*** Input records ***

## run 1
// booth
module booth(
    input clk,
    input load,
    input reset,
    input [31:0] M,  
    input [31:0] Q,  
    output reg [63:0] P,  
    output done           
    );
Settings: LEC_CHECK=0, CAP_MARGIN=0, CORE_MARGIN=2, CORE_UTILIZATION=72, CTS_CLUSTER_DIAMETER=199, CTS_CLUSTER_SIZE=95, PLACE_DENSITY=0.42, SLEW_MARGIN=20, TNS_END_PERCENT=15; clock period 4.12 ns.
run.sh (not shown) runs the stock make flow with config.mk's settings and CLKGATE_MAP_FILE=.
In the summary table, run 1 is marked failed, with error DPL-0038 raised in 4_1_cts.
Edits applied to the flow inputs when going from run 1 to run 2:
- CTS_CLUSTER_SIZE changed from 95 to 98
- PLACE_DENSITY removed (was 0.42)
- CAP_MARGIN changed from 0 to 20
- CORE_UTILIZATION changed from 72 to 61
- CTS_CLUSTER_DIAMETER removed (was 199)
- ABC_AREA newly set to 1
- TNS_END_PERCENT removed (was 15)
- the clock period (ns, I/O delays scaled along) changed from 4.12 to 4.39
Results
- Run 2 | status: complete | timing, DRC, antenna: pass
- NOTE horizontal extent of the die run 1->run 2 increased by more than 10%
- Taking run 1 as the reference, in run 2 global placement routability congestion increased by 7.2% relative to the old numbers, synthesized-area fraction occupied by adder cells decreased by 2.4 points relative to the old numbers, total cell area reported by yosys after synthesis increased by 0.0043 mm² relative to the old numbers, post-synthesis share of cell area spent on xor and xnor gates decreased by 8.5 points relative to the old numbers, mux contribution to synthesized area decreased by 2.6 points relative to the old numbers.
- Sort run 1 and run 2 by cell total in the yosys stat output asc -> top: run 1
- Run 1 has a lower post-synthesis cell count than run 2.
- Taking run 1 as the reference, in run 2 post-synthesis sequential area ratio decreased 3.9 points, cell area after technology mapping moved up.
Here is what was changed in the inputs of run 3 compared with run 2.
- ABC_AREA: 1 -> unset
- TNS_END_PERCENT: unset -> 5
- CTS_CLUSTER_DIAMETER: unset -> 393
- CORE_UTILIZATION: 61 -> 40
- the clock period (ns, I/O delays scaled along): 4.39 -> 10.0
--- outcome ---
[run 3] wire length of the first global-routing pass fell about 30% relative to run 2
Re number of buffers and inverters on the critical path: run 2 was higher than run 3.
The higher summed standard-cell area reported by yosys came out of run 2.
Lower routed wire length was reported by run 3, not run 2.
Diff run 2 -> run 3: area growth from synthesis to layout grew by 1.6 points, share of the core filled by cells before placement has decreased, area of the core rose by about 20%.
A timing startpoint of the critical path of M_temp[3] is what run 3 shows, while M_temp[0] belongs to run 2.
Diff run 3..run 2 | clock skew | negligible
[inputs] run 4 vs run 3
- TNS_END_PERCENT: 5 -> unset
- SETUP_SLACK_MARGIN: unset -> 0.11
- MAX_ROUTING_LAYER: unset -> met4
- CTS_CLUSTER_DIAMETER: 393 -> unset
- GPL_ROUTABILITY_DRIVEN: unset -> 0
- CORE_ASPECT_RATIO: unset -> 0.7
- CTS_CLUSTER_SIZE: 98 -> unset
- CORE_MARGIN: 2 -> 9
In summary, run 4 completed successfully, with a layout that passed the timing, design-rule and antenna checks.
Side by side, detailed-route wire length on metal 1 turned out higher in run 4 than in run 3.
Cells: run 4 has fewer instances than run 3
Core util | run 4 vs run 3 | run 4 higher
In terms of proportion of power drawn by combinational gates, run 3 and run 4 differ only marginally.

* * *

booth again, from the RTL that the note above started with.
clock: 7.9 ns
lec_check: 0
abc_area: 1
cap_margin: 5
cell_pad_in_sites_detail_placement: 1
core_margin: 2
core_utilization: 60
cts_cluster_diameter: 241
cts_cluster_size: 88
min_routing_layer: met1
place_density: 0.56
setup_slack_margin: 0.08
slew_margin: 20
tns_end_percent: 15
The first run stopped in detailed placement (3_5_place_dp) on DPL-0033.
Then changed:
Settings changed: ABC_AREA 1 to default, CELL_PAD_IN_SITES_DETAIL_PLACEMENT 1 to default, CORE_UTILIZATION 60 to 70, CTS_CLUSTER_DIAMETER 241 to default, PLACE_DENSITY 0.56 to default, TNS_END_PERCENT 15 to default.
Clock period 7.9 ns to 5.56 ns, I/O delays scaled along.
Effect: The new run completed with no timing, DRC or antenna violations. Synthesized area decreases by about a fifth. Die area went down by a quarter to a third. Synthesized cell count falls by well over a third.
Then changed:
Settings changed: ABC_AREA from default to 0, CORE_UTILIZATION 70 to 30, CTS_CLUSTER_DIAMETER from default to 249, CTS_CLUSTER_SIZE 88 to 98, PLACE_DENSITY from default to 0.36, TNS_END_PERCENT from default to 100.
Clock period 5.56 ns to 7.9 ns, I/O delays scaled along.
After rerunning: The changed run completed without violations; design area climbs by 0.93%; sequential share of layout area shrinks by 0.15 points; die area rises by about 130%; maximum frequency went down by about 20%; setup slack improved by 0.95 ns; combinational power shrinks by about 30%.

* * *

== v24 ==
The RTL this note starts from:
==> flow/design.v <==
`timescale 1ns / 1ps
module booth(
    input clk,
    input load,
    input reset,
    input [31:0] M,  
    input [31:0] Q,  
    output reg [63:0] P,  
    output done           
    );
    reg signed [63:0] A;                
    reg signed [31:0] Q_temp;            
    reg signed [31:0] M_temp;            
    reg [4:0] Count;                       
    reg Q_minus_one;                     
    always @(posedge clk)
    begin
        if (reset == 1) 
        begin
            A = 64'b0;
            Q_minus_one = 0;
            P = 64'b0;
            Q_temp = 32'b0;
            M_temp = 32'b0;
            Count = 5'd16;
        end
        else if (load == 1)
        begin
            Q_temp = Q;
            M_temp = M;
            A = 64'b0;    
            Q_minus_one = 0;  
            Count = 5'd16;    
        end
        else if (Count > 5'd0)
        begin
            case ({Q_temp[1:0], Q_minus_one})
                3'b000, 3'b111:   
                    begin
                    end
                3'b001, 3'b010:   
                    begin
                        A = A + {{32{M_temp[31]}}, M_temp};
                    end
                3'b011:   
                    begin
                        A = A + ({{32{M_temp[31]}}, M_temp} << 1); 
                    end
                3'b100:   
                    begin
                        A = A - ({{32{M_temp[31]}}, M_temp} << 1); 
                    end
                3'b101, 3'b110:   
                    begin
                        A = A - {{32{M_temp[31]}}, M_temp}; 
                    end
            endcase
            Q_minus_one = Q_temp[1];
            Q_temp = {A[1:0], Q_temp[31:2]};   
            A = {A[63], A[63:2]};   
            Count = Count - 1'b1;
        end
        else
        begin
            Count = 5'b0;
        end
        P = {A[31:0], Q_temp};
    end
    assign done = (Count == 5'd0);
endmodule
clock: 4.57 ns
lec_check: 0
cap_margin: 20
core_aspect_ratio: 0.73
core_margin: 2
core_utilization: 70
cts_cluster_size: 35
hold_slack_margin: -0.09
slew_margin: 20
v24 is listed as incomplete: the tool reported an error in clock tree synthesis (4_1_cts) and the run ended there.
Here is what was changed in the inputs of v4 compared with v24.
Settings: CORE_ASPECT_RATIO: 0.73 -> 0.5; CTS_CLUSTER_SIZE: 35 -> 98; HOLD_SLACK_MARGIN: -0.09 -> unset; CORE_UTILIZATION: 70 -> 42; CTS_CLUSTER_DIAMETER: unset -> 183; the clock period (ns, I/O delays scaled along): 4.57 -> 10.0.
v4 went all the way through the flow, and no timing, DRC or antenna check failed.
The total placed instance area in v4 sits about 12% below the value recorded for v24.
In v4, standard cell core area is higher than in v24.
Taking v24 as the reference, in v4 die size saw an increase, core utilization at floorplan saw a decrease, number of cells in the design after placement saw a decrease.
diff inputs: v4 => v7
Settings: CTS_CLUSTER_DIAMETER no longer set, was 183; CORE_UTILIZATION now 14, was 42; CORE_ASPECT_RATIO no longer set, was 0.5; CTS_CLUSTER_SIZE no longer set, was 98.
Results
Fmax delta (v4 -> v7): insignificant
Clock power, v7 vs v4: up slightly
Critical path depth, v4 and v7, lower one = v7.
The flow did not stop early for v7: all stages ran, and the layout cleared the timing, design-rule and antenna checks.
Here is what was changed in the inputs of v32 compared with v7.
Settings: CORE_UTILIZATION now 40, was 14; the clock period (ns, I/O delays scaled along) now 6.53, was 10.0.
## What came out
Summary of v32 over v7: global-route wire length before repair moved down; fraction of the core area covered by cells at the end of the flow higher.
The cell area in v7 is 1.07 times that in v32.
diff inputs: v32 => v3
Settings: a change of CORE_UTILIZATION from 40 to 70; an added CTS_CLUSTER_SIZE of 98; an added CTS_CLUSTER_DIAMETER of 393; a change of the clock period (ns, I/O delays scaled along) from 6.53 to 10.0.
## What came out
For multi-input gate area in the final layout, v3 and v32 come out practically identical. Comparing the two runs side by side, v3 comes out ahead of v32 on total power consumption of the routed design. The cell area of v3 was superior to that of v32. Between v32 and v3, the difference in smallest hold slack is negligible.
> inputs changed (v3 -> v6)
Settings: SETUP_SLACK_MARGIN newly set to 2.29; CORE_UTILIZATION changed from 70 to 40; CTS_CLUSTER_DIAMETER changed from 393 to 395.
Per the final summary, v6 finished and its layout is clean on timing, DRC and antenna.
Going from v3 to v6, worst-case setup margin in the final layout shrinks by 150 ps.
Comparing v6 and v3, sequential share of layout area is lower on v6.
Between v3 and v6, setup slack on the worst flop-to-flop path decreased.
Comparing v6 and v3, worst hold slack is lower on v3.
Re transition time at the pin with the least slew margin: v3 was lower than v6.
Of v6 and v3, the lower area growth from synthesis to final layout belongs to v3.

* * *

## run P
RTL: the design.v shown in full above, as it stands there.
Settings: LEC_CHECK=0, CAP_MARGIN=5, CORE_MARGIN=2, CORE_UTILIZATION=40, CTS_CLUSTER_SIZE=88, MIN_ROUTING_LAYER=met1, PLACE_DENSITY_LB_ADDON=0.05, SETUP_SLACK_MARGIN=0.08, SLEW_MARGIN=20; clock period 7.9 ns.
Having completed the whole flow, run P delivered a layout that passed the timing, design-rule and antenna checks.
The inputs of run K differ from those of run P as listed below.
# run P
export LEC_CHECK = 0
export CAP_MARGIN = 5
export CORE_MARGIN = 2
export CORE_UTILIZATION = 40
export CTS_CLUSTER_SIZE = 88
export MIN_ROUTING_LAYER = met1
export PLACE_DENSITY_LB_ADDON = 0.05
export SETUP_SLACK_MARGIN = 0.08
export SLEW_MARGIN = 20
create_clock -name core_clock -period 7.9 [get_ports {clk}]
# run K
export LEC_CHECK = 0
export CAP_MARGIN = 5
export CORE_MARGIN = 2
export CORE_UTILIZATION = 70
export CTS_CLUSTER_SIZE = 88
export HOLD_SLACK_MARGIN = 0.29
export MIN_ROUTING_LAYER = met1
export PLACE_DENSITY = 0.79
export SETUP_SLACK_MARGIN = 1.07
export SLEW_MARGIN = 20
create_clock -name core_clock -period 5.56 [get_ports {clk}]
--- outcome ---
Worst setup slack after placement deteriorates in run K relative to run P. Of run K and run P, only run P finishes the flow clean. Run K did not finish: a tool error stopped it during 5_1_grt. Changes observed in run K relative to run P: instance area after placement shrank by 160 sq um; tally of buffers added on design ports held steady; final estimated routing congestion in global placement grew by 14%; share of cell area taken by muxes after synthesis held steady; die area shrank by about 40%.

* * *

## v21
RTL: the design.v shown in full above, as it stands there.
export LEC_CHECK = 0
export ABC_AREA = 1
export CAP_MARGIN = 20
export CORE_MARGIN = 2
export CORE_UTILIZATION = 72
export CTS_CLUSTER_DIAMETER = 199
export CTS_CLUSTER_SIZE = 96
export SETUP_SLACK_MARGIN = -0.31
export SLEW_MARGIN = 20
create_clock -name core_clock -period 3.34 [get_ports {clk}]
The flow ended early for v21: it failed with a tool error in 5_1_grt.
diff inputs: v21 => v39
Settings: a deleted CTS_CLUSTER_DIAMETER that had been 199; a change of CORE_UTILIZATION from 72 to 24; a deleted CTS_CLUSTER_SIZE that had been 96; a deleted ABC_AREA that had been 1; a deleted SETUP_SLACK_MARGIN that had been -0.31; a change of the clock period (ns, I/O delays scaled along) from 3.34 to 6.53.
Results
- Going from v21 to v39, die area grew by about 130%, average size of a mapped cell grew by 2.0 um2, cell count after synthesis shrank by 1,664.
- | standard cell core area | v39 vs v21 | 0.036 mm2 higher |
- Against v21, v39 reports a buffers inserted during post-CTS setup optimization that is lower.
- Per the final summary, v39 finished and its layout is clean on timing, DRC and antenna.
diff inputs: v39 => v59
Settings: CTS_CLUSTER_DIAMETER now 376, previously not set; CTS_CLUSTER_SIZE now 98, previously not set; CORE_UTILIZATION now 40, was 24; PLACE_DENSITY now 0.95, previously not set; the clock period (ns, I/O delays scaled along) now 10.0, was 6.53.
==> comparison <==
Cmp v39 and v59 / total die size / higher: v39. v59 vs. v39: met1 routing resource usage after global routing moved up, routed wire length per instance went up, data required time of the critical path higher, hold slack now larger.
[inputs] v11 vs v59
Settings: clearing PLACE_DENSITY, which used to be 0.95; putting GPL_ROUTABILITY_DRIVEN at 0 where nothing was set; putting CORE_ASPECT_RATIO at 0.7 where nothing was set; putting HOLD_SLACK_MARGIN at -0.01 where nothing was set; putting PLACE_DENSITY_LB_ADDON at 0.08 where nothing was set; putting MIN_ROUTING_LAYER at met2 where nothing was set; swapping 376 for 136 in CTS_CLUSTER_DIAMETER; putting MAX_ROUTING_LAYER at met4 where nothing was set; putting CELL_PAD_IN_SITES_DETAIL_PLACEMENT at 2 where nothing was set; putting CELL_PAD_IN_SITES_GLOBAL_PLACEMENT at 3 where nothing was set; swapping 2 for 9 in CORE_MARGIN; swapping 20 for 25 in CAP_MARGIN; swapping 98 for 77 in CTS_CLUSTER_SIZE.
--- outcome ---
Delta(number of rows in the core area, v11 - v59) < 0
[compare] base=v59 new=v11: number of library cell types mapped by synthesis stayed essentially flat, number of buffers between clock root and the deepest sink has remained practically unchanged, share of the core filled by cells before placement went up 0.23 points, x dimension of the die now larger.
Total cell area at the placement stage: v11 vs v59 — no meaningful difference
Taking v59 as the reference, in v11 total die area went up, half-perimeter wire length after detailed placement went up, number of top-level pins stayed essentially flat, cell count in the Yosys report level.
Every run in v11 and v59 closed cleanly, with the single exception of v11.
Worst-case setup slack after placement ends up higher on v59.
## Diff of input files: v41 against v11
Settings: removing CELL_PAD_IN_SITES_GLOBAL_PLACEMENT (formerly 3); setting SETUP_SLACK_MARGIN to 0.11 for the first time; removing CELL_PAD_IN_SITES_DETAIL_PLACEMENT (formerly 2); changing CORE_MARGIN from 9 to 5; removing PLACE_DENSITY_LB_ADDON (formerly 0.08); removing MIN_ROUTING_LAYER (formerly met2); removing HOLD_SLACK_MARGIN (formerly -0.01); removing CTS_CLUSTER_SIZE (formerly 77); removing CTS_CLUSTER_DIAMETER (formerly 136); removing GPL_ROUTABILITY_DRIVEN (formerly 0); removing MAX_ROUTING_LAYER (formerly met4); changing CAP_MARGIN from 25 to 20.
--- outcome ---
From v41 to v11, number of synthesized flops with an enable pin did not move at all. As far as total placed instance area is concerned, v11 and v41 perform about the same. Reported for v11 and v41, multiplexer share of the synthesized area turned out identical to the last digit. Diff v11 -> v41: half-perimeter wire length after placement shrank by 24%, synthesized cell count essentially unchanged, distinct cell type count of the synthesized netlist shows no meaningful change. v41: full flow OK, the timing, design-rule and antenna checks passed. Post-synthesis instance area essentially unchanged between v11 and v41. v11 -> v41: count of input and output buffers delta 0, exact match.

* * *

RTL: the design.v shown in full above, as it stands there.
clock: 7.9 ns
lec_check: 0
abc_area: 1
cap_margin: 5
cell_pad_in_sites_detail_placement: 0
core_margin: 4
core_utilization: 65
cts_cluster_diameter: 178
cts_cluster_size: 55
gpl_timing_driven: 0
min_routing_layer: met1
place_density: 0.56
setup_slack_margin: 0.88
slew_margin: 20
tns_end_percent: 75
Rerun with:
- ABC_AREA: 1 -> not set
- CAP_MARGIN: 5 -> 20
- CELL_PAD_IN_SITES_DETAIL_PLACEMENT: 0 -> not set
- CORE_MARGIN: 4 -> 2
- CORE_UTILIZATION: 65 -> 40
- CTS_CLUSTER_DIAMETER: 178 -> not set
- CTS_CLUSTER_SIZE: 55 -> not set
- GPL_TIMING_DRIVEN: 0 -> not set
- MIN_ROUTING_LAYER: met1 -> not set
- PLACE_DENSITY: 0.56 -> not set
- SETUP_SLACK_MARGIN: 0.88 -> not set
- TNS_END_PERCENT: 75 -> not set
- clock period: 7.9 -> 10.0 ns (I/O delays scaled with it)
Outcome: The new run finished clean; sequential share of layout area grows by 3.5 points; count of clock-buffer cells in the layout shrinks by 1; via count shrinks by well over a third; worst setup slack is better by 0.58 ns; final cell count shrinks by well over a third; total power shrinks by a quarter to a third; hold slack is worse by 0.021 ns.
Rerun with:
- CELL_PAD_IN_SITES_GLOBAL_PLACEMENT: not set -> 1
- CORE_ASPECT_RATIO: not set -> 0.7
- CORE_MARGIN: 2 -> 9
- CTS_CLUSTER_DIAMETER: not set -> 136
- CTS_CLUSTER_SIZE: not set -> 31
- GPL_ROUTABILITY_DRIVEN: not set -> 0
- MAX_ROUTING_LAYER: not set -> met4
- SETUP_SLACK_MARGIN: not set -> 0.11
After rerunning: Area after synthesis stays the same. Die size went up by about a fifth. Sequential cell count does not change. Cell count decreases slightly. Via count rises slightly. Critical path depth stays the same. Worst setup slack loses 0.096 ns. Clock power increases slightly. Wire length went up by roughly a tenth. Fmax came out lower slightly.
Power figures rest on the tool's default switching activity, not on a simulated workload.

*** End of Input records ***

> [Task directions]
Show every line in the records above that contains the word "default".

> [Solution to the problem]
Settings changed: ABC_AREA 1 to default, CELL_PAD_IN_SITES_DETAIL_PLACEMENT 1 to default, CORE_UTILIZATION 60 to 70, CTS_CLUSTER_DIAMETER 241 to default, PLACE_DENSITY 0.56 to default, TNS_END_PERCENT 15 to default.
Settings changed: ABC_AREA from default to 0, CORE_UTILIZATION 70 to 30, CTS_CLUSTER_DIAMETER from default to 249, CTS_CLUSTER_SIZE 88 to 98, PLACE_DENSITY from default to 0.36, TNS_END_PERCENT from default to 100.
Power figures rest on the tool's default switching activity, not on a simulated workload.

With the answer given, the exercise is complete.